● Problem to solve
Your task is to set down the line containing "xor2_1 | 30 | 30" and every later line of the entries, word for word, including the last.

● Information shown

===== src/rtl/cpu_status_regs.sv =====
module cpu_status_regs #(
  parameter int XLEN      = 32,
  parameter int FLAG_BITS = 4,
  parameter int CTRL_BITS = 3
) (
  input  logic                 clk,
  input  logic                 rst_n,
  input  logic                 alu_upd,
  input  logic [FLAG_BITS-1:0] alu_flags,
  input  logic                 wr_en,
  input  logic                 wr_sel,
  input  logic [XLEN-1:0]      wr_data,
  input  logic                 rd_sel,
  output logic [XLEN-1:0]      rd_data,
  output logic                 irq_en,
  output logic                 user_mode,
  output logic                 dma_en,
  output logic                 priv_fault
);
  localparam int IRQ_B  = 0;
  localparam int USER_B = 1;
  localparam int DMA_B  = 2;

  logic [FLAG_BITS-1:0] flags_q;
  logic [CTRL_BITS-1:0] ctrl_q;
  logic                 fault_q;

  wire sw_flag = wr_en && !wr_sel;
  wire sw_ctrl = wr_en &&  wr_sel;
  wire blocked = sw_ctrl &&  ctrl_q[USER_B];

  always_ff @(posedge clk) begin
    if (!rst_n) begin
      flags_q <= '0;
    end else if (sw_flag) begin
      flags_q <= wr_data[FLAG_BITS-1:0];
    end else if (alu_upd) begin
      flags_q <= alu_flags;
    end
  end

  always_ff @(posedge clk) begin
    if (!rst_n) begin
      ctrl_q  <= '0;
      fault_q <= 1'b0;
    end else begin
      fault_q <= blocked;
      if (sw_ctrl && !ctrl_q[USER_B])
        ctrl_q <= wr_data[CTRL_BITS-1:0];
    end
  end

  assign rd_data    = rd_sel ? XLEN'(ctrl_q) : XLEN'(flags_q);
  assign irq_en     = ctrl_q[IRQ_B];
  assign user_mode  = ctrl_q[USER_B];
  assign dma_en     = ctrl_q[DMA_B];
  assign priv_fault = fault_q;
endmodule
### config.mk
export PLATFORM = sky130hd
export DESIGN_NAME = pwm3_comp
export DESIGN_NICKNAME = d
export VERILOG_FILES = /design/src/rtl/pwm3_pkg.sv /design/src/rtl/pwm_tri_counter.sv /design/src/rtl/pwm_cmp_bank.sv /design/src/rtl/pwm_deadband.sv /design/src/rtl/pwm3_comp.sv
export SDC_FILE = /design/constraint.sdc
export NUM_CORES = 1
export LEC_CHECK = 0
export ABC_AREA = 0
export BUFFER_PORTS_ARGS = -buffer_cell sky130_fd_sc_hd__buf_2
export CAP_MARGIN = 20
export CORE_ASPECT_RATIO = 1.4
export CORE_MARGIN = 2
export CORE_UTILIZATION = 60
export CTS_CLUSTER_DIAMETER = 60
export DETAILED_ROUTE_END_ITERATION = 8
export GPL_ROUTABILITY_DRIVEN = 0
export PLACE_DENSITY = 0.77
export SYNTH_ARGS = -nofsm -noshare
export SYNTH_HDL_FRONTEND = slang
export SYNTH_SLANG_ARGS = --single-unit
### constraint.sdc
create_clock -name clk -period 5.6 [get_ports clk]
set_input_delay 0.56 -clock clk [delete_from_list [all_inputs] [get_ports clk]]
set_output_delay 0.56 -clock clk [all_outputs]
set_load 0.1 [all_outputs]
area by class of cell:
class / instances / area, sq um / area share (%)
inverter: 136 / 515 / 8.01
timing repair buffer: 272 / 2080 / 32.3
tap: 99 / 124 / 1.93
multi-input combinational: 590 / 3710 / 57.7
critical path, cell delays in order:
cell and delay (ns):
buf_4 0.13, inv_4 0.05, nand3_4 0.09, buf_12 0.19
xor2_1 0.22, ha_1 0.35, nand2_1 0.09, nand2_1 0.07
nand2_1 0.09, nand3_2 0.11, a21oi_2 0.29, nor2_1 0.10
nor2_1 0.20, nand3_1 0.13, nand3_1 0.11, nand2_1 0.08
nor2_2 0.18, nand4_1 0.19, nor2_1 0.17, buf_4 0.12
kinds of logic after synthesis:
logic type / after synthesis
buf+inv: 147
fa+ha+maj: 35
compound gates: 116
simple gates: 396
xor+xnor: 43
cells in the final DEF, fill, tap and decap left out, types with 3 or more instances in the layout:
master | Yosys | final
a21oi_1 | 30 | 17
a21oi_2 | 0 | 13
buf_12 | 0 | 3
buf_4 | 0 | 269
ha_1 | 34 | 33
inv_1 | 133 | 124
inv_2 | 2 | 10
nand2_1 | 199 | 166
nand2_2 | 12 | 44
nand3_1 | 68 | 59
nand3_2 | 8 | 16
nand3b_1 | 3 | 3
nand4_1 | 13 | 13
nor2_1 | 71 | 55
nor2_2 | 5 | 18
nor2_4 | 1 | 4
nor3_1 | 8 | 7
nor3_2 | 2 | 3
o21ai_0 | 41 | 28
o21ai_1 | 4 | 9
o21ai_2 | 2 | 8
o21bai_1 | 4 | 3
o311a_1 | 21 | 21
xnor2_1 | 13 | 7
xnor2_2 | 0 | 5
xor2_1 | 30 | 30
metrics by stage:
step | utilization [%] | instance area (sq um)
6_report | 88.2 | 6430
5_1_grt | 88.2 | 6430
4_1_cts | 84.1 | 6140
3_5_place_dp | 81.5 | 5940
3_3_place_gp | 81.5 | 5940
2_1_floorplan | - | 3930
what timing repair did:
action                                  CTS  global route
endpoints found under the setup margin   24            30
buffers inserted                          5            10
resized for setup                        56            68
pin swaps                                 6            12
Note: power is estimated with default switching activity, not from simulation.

● Response
xor2_1 | 30 | 30
metrics by stage:
step | utilization [%] | instance area (sq um)
6_report | 88.2 | 6430
5_1_grt | 88.2 | 6430
4_1_cts | 84.1 | 6140
3_5_place_dp | 81.5 | 5940
3_3_place_gp | 81.5 | 5940
2_1_floorplan | - | 3930
what timing repair did:
action                                  CTS  global route
endpoints found under the setup margin   24            30
buffers inserted                          5            10
resized for setup                        56            68
pin swaps                                 6            12
Note: power is estimated with default switching activity, not from simulation.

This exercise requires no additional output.